The terrible logic of this practice led to Hillsborough when terrible policing resulted in 97 Liverpool supporters, whose only offense had been to arrive early, being crushed to death behind one of the goals. In the immediate aftermath of the tragedy, Lord Justice Taylor said that the fences were ‘prison type’ and that they had an adverse effect on the morale of supporters.

As we now know, Hillsborough occurred at the end of the 1980s, but the fact that it happened after the Bradford Fire, when 56 people lost their lives in a blazing stand at Valley Parade some four years earlier, is all the more damning. Had lessons from that awful tragedy been heeded, Hillsborough could have been been prevented.

In the weeks after the blaze at Valley Parade (and the riot at the Heysel Stadium in Brussels where 39 Italian football fans died, after Liverpool fans charged them on a decaying, crumbling terrace and a perimeter wall gave way) Lord Justice Popplewell undertook an investigation into both tragedies. In his eventual report, there was something Popplewell noted that seemed to get lost in all the anti-hooligan hysteria that Heysel had re-triggered. It was on the subject of fences; perimeter fences were a bad idea and hooliganism had not been neutralized at all by their installation. Moreover, it was the lack of a perimeter fence at Bradford that had undoubtedly prevented an even worse tragedy from occurring, although the design of and material used to construct the stand that burned to the ground didn’t help.

After violent clashes on the pitch following the 1985 Milk Cup semi-final second leg at Stamford Bridge, Ken Bates, the Chelsea chairman, entered the fray.
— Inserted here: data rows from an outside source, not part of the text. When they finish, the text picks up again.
**config.mk**
```make
export PLATFORM = sky130hd
export DESIGN_NAME = mem_req_master_flat
export DESIGN_NICKNAME = d
export VERILOG_FILES = /design/src/rtl/mem_if_pkg.sv /design/src/rtl/mem_req_master_if.sv /design/src/rtl/mem_rsp_fifo.sv /design/src/rtl/mem_req_master.sv /design/src/flat_wrapper.sv
export SDC_FILE = /design/constraint.sdc
export NUM_CORES = 1
export LEC_CHECK = 0
export CAP_MARGIN = 20
export CELL_PAD_IN_SITES_DETAIL_PLACEMENT = 1
export CELL_PAD_IN_SITES_GLOBAL_PLACEMENT = 1
export CORE_MARGIN = 4
export CORE_UTILIZATION = 43
export CTS_CLUSTER_SIZE = 40
export DETAILED_ROUTE_END_ITERATION = 10
export PLACE_DENSITY = 0.87
export SLEW_MARGIN = 20
export SYNTH_ARGS = -nofsm -noshare
export SYNTH_HDL_FRONTEND = slang
export SYNTH_SLANG_ARGS = --single-unit
```
**constraint.sdc**
```tcl
create_clock -name clk -period 2.2 [get_ports clk]
set_clock_uncertainty 0.05 [all_clocks]
set_input_delay 0.22 -clock clk [delete_from_list [all_inputs] [get_ports clk]]
set_output_delay 0.22 -clock clk [all_outputs]
set_load 0.02 [all_outputs]
```
**src/rtl/mem_if_pkg.sv**
```systemverilog
// rtl/mem_if_pkg.sv - shared widths and request/response types for the memory request master
package mem_if_pkg;

    localparam int MEM_ADDR_WIDTH = 16;
    localparam int MEM_DATA_WIDTH = 32;
    localparam int MEM_TAG_WIDTH  = 4;
    localparam int MEM_RSP_DEPTH  = 4;

    typedef struct packed {
        logic                      write;
        logic [MEM_ADDR_WIDTH-1:0] addr;
        logic [MEM_DATA_WIDTH-1:0] wdata;
        logic [MEM_TAG_WIDTH-1:0]  tag;
    } mem_req_t;

    typedef struct packed {
        logic [MEM_DATA_WIDTH-1:0] rdata;
        logic [MEM_TAG_WIDTH-1:0]  tag;
    } mem_rsp_t;

endpackage

```
**src/rtl/mem_req_master_if.sv**
```systemverilog
// rtl/mem_req_master_if.sv - request, response and memory-port signals of mem_req_master
interface mem_req_master_if import mem_if_pkg::*; #(
    parameter int ADDR_WIDTH = MEM_ADDR_WIDTH,
    parameter int DATA_WIDTH = MEM_DATA_WIDTH,
    parameter int TAG_WIDTH  = MEM_TAG_WIDTH
);
    logic                  req_valid;
    logic                  req_ready;
    logic                  req_write;
    logic [ADDR_WIDTH-1:0] req_addr;
    logic [DATA_WIDTH-1:0] req_wdata;
    logic [TAG_WIDTH-1:0]  req_tag;

    logic                  rsp_valid;
    logic                  rsp_ready;
    logic [DATA_WIDTH-1:0] rsp_rdata;
    logic [TAG_WIDTH-1:0]  rsp_tag;

    logic [ADDR_WIDTH-1:0] mem_addr;
    logic [DATA_WIDTH-1:0] mem_wdata;
    logic                  mem_we;
    logic [DATA_WIDTH-1:0] mem_rdata;

    logic                  busy;

    modport master (
        input  req_valid, req_write, req_addr, req_wdata, req_tag,
        output req_ready,
        output rsp_valid, rsp_rdata, rsp_tag,
        input  rsp_ready,
        output mem_addr, mem_wdata, mem_we,
        input  mem_rdata,
        output busy
    );

    modport slave (
        output req_valid, req_write, req_addr, req_wdata, req_tag,
        input  req_ready,
        input  rsp_valid, rsp_rdata, rsp_tag,
        output rsp_ready,
        input  mem_addr, mem_wdata, mem_we,
        output mem_rdata,
        input  busy
    );

endinterface

```
**src/rtl/mem_rsp_fifo.sv**
```systemverilog
// rtl/mem_rsp_fifo.sv - synchronous response FIFO with occupancy count
module mem_rsp_fifo import mem_if_pkg::*; #(
    parameter type T     = mem_rsp_t,
    parameter int  DEPTH = MEM_RSP_DEPTH
) (
    input  logic                 clk,
    input  logic                 rst,
    input  logic                 i_push,
    input  logic                 i_pop,
    input  T                     i_wdata,
    output T                     o_rdata,
    output logic                 o_full,
    output logic                 o_empty,
    output logic [$clog2(DEPTH):0] o_count
);
    localparam int PW = $clog2(DEPTH);
    localparam int CW = PW + 1;

    T                r_mem [DEPTH];
    logic [PW-1:0]   r_wptr;
    logic [PW-1:0]   r_rptr;
    logic [CW-1:0]   r_count;

    // Pointers wrap naturally because DEPTH is a power of two.
    always_ff @(posedge clk or posedge rst) begin
        if (rst) begin
            r_wptr  <= '0;
            r_rptr  <= '0;
            r_count <= '0;
        end else begin
            if (i_push) r_wptr <= r_wptr + 1'b1;
            if (i_pop)  r_rptr <= r_rptr + 1'b1;
            case ({i_push, i_pop})
                2'b10:   r_count <= r_count + 1'b1;
                2'b01:   r_count <= r_count - 1'b1;
                default: r_count <= r_count;
            endcase
        end
    end

    always_ff @(posedge clk) begin
        if (i_push) r_mem[r_wptr] <= i_wdata;
    end

    assign o_rdata = r_mem[r_rptr];
    assign o_full  = (r_count == CW'(DEPTH));
    assign o_empty = (r_count == '0);
    assign o_count = r_count;

endmodule

```
**src/rtl/mem_req_master.sv**
```systemverilog
// rtl/mem_req_master.sv - credit-checked request master for a one-cycle-latency synchronous memory
module mem_req_master import mem_if_pkg::*; #(
    parameter int ADDR_WIDTH = MEM_ADDR_WIDTH,
    parameter int DATA_WIDTH = MEM_DATA_WIDTH,
    parameter int TAG_WIDTH  = MEM_TAG_WIDTH,
    parameter int RSP_DEPTH  = MEM_RSP_DEPTH
) (
    input  logic              clk,
    input  logic              rst,
    mem_req_master_if.master  bus
);
    localparam int CW = $clog2(RSP_DEPTH) + 1;

    typedef struct packed {
        logic [DATA_WIDTH-1:0] rdata;
        logic [TAG_WIDTH-1:0]  tag;
    } rsp_t;

    logic                  w_fire;
    logic                  w_rd_fire;
    logic                  w_push;
    logic                  w_pop;
    logic                  w_full;
    logic                  w_empty;
    logic [CW-1:0]         w_count;
    logic [CW:0]           w_credit_used;
    rsp_t                  w_push_data;
    rsp_t                  w_head;

    logic                  r_rd_inflight;
    logic [TAG_WIDTH-1:0]  r_tag;
    logic [ADDR_WIDTH-1:0] r_addr;
    logic [DATA_WIDTH-1:0] r_wdata;

    // A read in flight already owns a FIFO slot; a pop only frees credit on the next cycle.
    assign w_credit_used = {1'b0, w_count} + {{CW{1'b0}}, r_rd_inflight};
    assign bus.req_ready = !rst && (w_credit_used < (CW+1)'(RSP_DEPTH));

    assign w_fire    = bus.req_valid && bus.req_ready;
    assign w_rd_fire = w_fire && !bus.req_write;

    assign bus.mem_addr  = w_fire ? bus.req_addr  : r_addr;
    assign bus.mem_wdata = w_fire ? bus.req_wdata : r_wdata;
    assign bus.mem_we    = w_fire && bus.req_write;

    always_ff @(posedge clk or posedge rst) begin
        if (rst) begin
            r_rd_inflight <= 1'b0;
            r_tag         <= '0;
            r_addr        <= '0;
            r_wdata       <= '0;
        end else begin
            r_rd_inflight <= w_rd_fire;
            if (w_rd_fire) r_tag <= bus.req_tag;
            if (w_fire) begin
                r_addr  <= bus.req_addr;
                r_wdata <= bus.req_wdata;
            end
        end
    end

    assign w_push      = r_rd_inflight;
    assign w_push_data = '{rdata: bus.mem_rdata, tag: r_tag};
    assign w_pop       = bus.rsp_valid && bus.rsp_ready;

    mem_rsp_fifo #(
        .T     (rsp_t),
        .DEPTH (RSP_DEPTH)
    ) u_rsp_fifo (
        .clk     (clk),
        .rst     (rst),
        .i_push  (w_push),
        .i_pop   (w_pop),
        .i_wdata (w_push_data),
        .o_rdata (w_head),
        .o_full  (w_full),
        .o_empty (w_empty),
        .o_count (w_count)
    );

    assign bus.rsp_valid = !w_empty;
    assign bus.rsp_rdata = w_head.rdata;
    assign bus.rsp_tag   = w_head.tag;
    assign bus.busy      = r_rd_inflight || !w_empty;

    a_no_push_when_full: assert property (@(posedge clk) disable iff (rst) !(w_push && w_full));

endmodule

```
**src/flat_wrapper.sv**
```systemverilog
// flat-port wrapper written by rule: the top's interface ports become plain ports
module mem_req_master_flat import mem_if_pkg::*;
#(
    parameter int ADDR_WIDTH = MEM_ADDR_WIDTH,
    parameter int DATA_WIDTH = MEM_DATA_WIDTH,
    parameter int TAG_WIDTH  = MEM_TAG_WIDTH,
    parameter int RSP_DEPTH  = MEM_RSP_DEPTH
)
  (clk, rst, bus_req_valid, bus_req_write, bus_req_addr, bus_req_wdata, bus_req_tag, bus_req_ready, bus_rsp_valid, bus_rsp_rdata, bus_rsp_tag, bus_rsp_ready, bus_mem_addr, bus_mem_wdata, bus_mem_we, bus_mem_rdata, bus_busy);
  mem_req_master_if #(.ADDR_WIDTH(ADDR_WIDTH), .DATA_WIDTH(DATA_WIDTH), .TAG_WIDTH(TAG_WIDTH)) bus_i ();
  input  logic clk;
  input  logic rst;
  input wire logic [$bits(bus_i.req_valid)-1:0] bus_req_valid;
  input wire logic [$bits(bus_i.req_write)-1:0] bus_req_write;
  input wire logic [$bits(bus_i.req_addr)-1:0] bus_req_addr;
  input wire logic [$bits(bus_i.req_wdata)-1:0] bus_req_wdata;
  input wire logic [$bits(bus_i.req_tag)-1:0] bus_req_tag;
  output wire logic [$bits(bus_i.req_ready)-1:0] bus_req_ready;
  output wire logic [$bits(bus_i.rsp_valid)-1:0] bus_rsp_valid;
  output wire logic [$bits(bus_i.rsp_rdata)-1:0] bus_rsp_rdata;
  output wire logic [$bits(bus_i.rsp_tag)-1:0] bus_rsp_tag;
  input wire logic [$bits(bus_i.rsp_ready)-1:0] bus_rsp_ready;
  output wire logic [$bits(bus_i.mem_addr)-1:0] bus_mem_addr;
  output wire logic [$bits(bus_i.mem_wdata)-1:0] bus_mem_wdata;
  output wire logic [$bits(bus_i.mem_we)-1:0] bus_mem_we;
  input wire logic [$bits(bus_i.mem_rdata)-1:0] bus_mem_rdata;
  output wire logic [$bits(bus_i.busy)-1:0] bus_busy;
  assign bus_i.req_valid = bus_req_valid;
  assign bus_i.req_write = bus_req_write;
  assign bus_i.req_addr = bus_req_addr;
  assign bus_i.req_wdata = bus_req_wdata;
  assign bus_i.req_tag = bus_req_tag;
  assign bus_req_ready = bus_i.req_ready;
  assign bus_rsp_valid = bus_i.rsp_valid;
  assign bus_rsp_rdata = bus_i.rsp_rdata;
  assign bus_rsp_tag = bus_i.rsp_tag;
  assign bus_i.rsp_ready = bus_rsp_ready;
  assign bus_mem_addr = bus_i.mem_addr;
  assign bus_mem_wdata = bus_i.mem_wdata;
  assign bus_mem_we = bus_i.mem_we;
  assign bus_i.mem_rdata = bus_mem_rdata;
  assign bus_busy = bus_i.busy;
  mem_req_master #(.ADDR_WIDTH(ADDR_WIDTH), .DATA_WIDTH(DATA_WIDTH), .TAG_WIDTH(TAG_WIDTH), .RSP_DEPTH(RSP_DEPTH)) u_core (.clk(clk), .rst(rst), .bus(bus_i));
endmodule
```
==> flow_metrics.env <==
export IMPL_hold_viol=0
export IMPL_vdd_drop_max_mv=0.9136
export IMPL_firstDrtPassIters=4
export IMPL_wl_per_cell_um=23.82
export IMPL_clk_pin_slew_worst_paths_ns=0.06
export IMPL_reg2reg_depth=9
export IMPL_layout_drive_gt1_share_pct=45.35
export IMPL_ys_async_sr_fraction_pct=29.41
export IMPL_vias_per_cell=5.150
export IMPL_layout_nets=670
export IMPL_final_max_slew_viol_count=0
export IMPL_syn_area_um2=7670
export IMPL_hold_class="input pin to async pin"
export IMPL_outcome="finished, violations left"
export IMPL_synth_seq_area_share_pct=75.95
export IMPL_vias=4202
export IMPL_fmax_mhz=420.4
export IMPL_period_share_pct=108.1
export IMPL_grt_pass1_wl_mm=29.10
export IMPL_cp_max_fo=25
export IMPL_synth_edf_count=144
export IMPL_core_um2=17420
export IMPL_area_growth_pct=43.95
export IMPL_antenna_found_initial=0
export IMPL_rows=48
export IMPL_holdWs_ns=0.1875
export IMPL_fin_ws_ns=-0.1790
export IMPL_placed_cell_area_um2=9927
export IMPL_fp_dieW_um=141.6
export IMPL_pre_cts_ws_ns=-0.3611
export IMPL_ys_ff_latch=204
export IMPL_root_buffer="clkbuf_16"
export IMPL_portBuffers=176
export IMPL_finalCriticalPeriod_ns=2.379
export IMPL_grt_pass1_vias=4841
export IMPL_netlist_instances=342
export IMPL_leakage_nw=4.268
export IMPL_initial_core_util_pct=44.04
export IMPL_rsz0062_at_grt="yes"
export IMPL_gp_congestion=0.7509
export IMPL_synthFlopType="edfxtp_1"
export IMPL_synth_simple_gate_area_share_pct=0.8972
export IMPL_clock_sinks=204
export IMPL_fin_area_um2=11040
export IMPL_power_density_nw_per_um2=1407
export IMPL_hpwl_mm=12.32
export IMPL_drt_wl_total_mm=19.43
export IMPL_synth_top_family_by_area="multiplexers"
export IMPL_power_mw=15.54
export IMPL_final_cells=816
export IMPL_synth_compound_area_share_pct=0.5220
export IMPL_critPathArrivalTime_ns=2.11
export IMPL_synth_fp_nets=437
export IMPL_insertedDiodeCount=0
export IMPL_yosysWarnings=0
export IMPL_synth_top_cell_area_share_pct=56.38
export IMPL_max_cap_viol_count=0
export IMPL_synth_cell_types=26
export IMPL_ant_nets=0
export IMPL_cp_required_ns=1.93
export IMPL_worstMarginPinSlew_ns=0.3903
export IMPL_drc_errors=0
export IMPL_synth_xor_area_share_pct=0.6852
export IMPL_die_area_um2=20040
export IMPL_ys_top_cells_by_area="edfxtp_1 56%, dfrtp_1 20%, mux4_2 11%, mux2_2 4.7%, mux2_4 3.9%"
export IMPL_grt_max_degree=37
export IMPL_synth_fa_ha_area_share_pct=1.077
export IMPL_maxSlewHeadroom_pct=73.94
export IMPL_pin_count=177
export IMPL_drt_initial_drc_count=204
export IMPL_critical_path_class="register to primary output"
export IMPL_cts_tree="built"
export IMPL_htree_levels=1
export IMPL_die_h_um=141.6
export IMPL_violations="negative setup slack"
export IMPL_finalSetupViolCount=72
export IMPL_clkLatencyLatePin_ns=0.50
export IMPL_cts_made_buffers=22
export IMPL_grtUsageTotal_pct=19.19
export IMPL_muxShareOfSynthArea_pct=19.31
export IMPL_gr_total_overflow=0
export IMPL_placed_cells=750
export IMPL_syn_area_per_cell_um2=22.43
export IMPL_startpoint_type="register"
export IMPL_crit_path_end_kind="primary output"
export IMPL_yosys_area_top_type="edfxtp_1"
export IMPL_cts_path_max_buffers=3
Bates was never afraid to speak his mind and ruffle a few feathers, but when he announced his proposal to improve crowd control in April 1985, many were left stunned. Bates’ suggestion was shocking in more ways than one. An 11-foot high perimeter fence was not enough for Bates; he wanted, as he put it, the “ultimate deterrent” for wannabe pitch invaders. Barbed-wire at the top of the fence would be added, but Bates was planning to go one step beyond. Chelsea’s chairman wanted to add an electric section to the top of the fence, together with a live current passing through it, whilst Kerry Dixon led the line out on the pitch.

The Football Association were powerless to reject the idea and it was only the intervention of the Greater London Council that thwarted Bates’ madcap plan, with the electrification of the fence strictly prohibited by the safety certificate the Council issued for Stamford Bridge.

The whole electric fence affair gives a very real indication of the state of English football in the 1980s. On the one hand, you had football clubs, police, and football authorities searching for an answer to the conundrum that was hooliganism. On the other hand, you had a club chairman proposing to erect electric fences, without a second thought.

It is staggering to recall that Bates came up with the idea in the first place and that he felt it would be acceptable, but the fact that many agreed with his hard line, reinforces the disregard held for anyone entering a football stadium during a turbulent decade for the sport. Football supporters were often treated like animals back then. If Bates had got his way, I shudder to think what might have followed.

Instead, the Taylor Report heralded a step change for long suffering football fans. All-seat stadiums, bans on alcohol and the fact that some of the more unruly elements have largely been priced out, have helped minimize the chance of football grounds again becoming death traps and given way to the type of debate we now enjoy without giving it a second thought. Stay and expand or move elsewhere? Either way, we won’t be fenced in.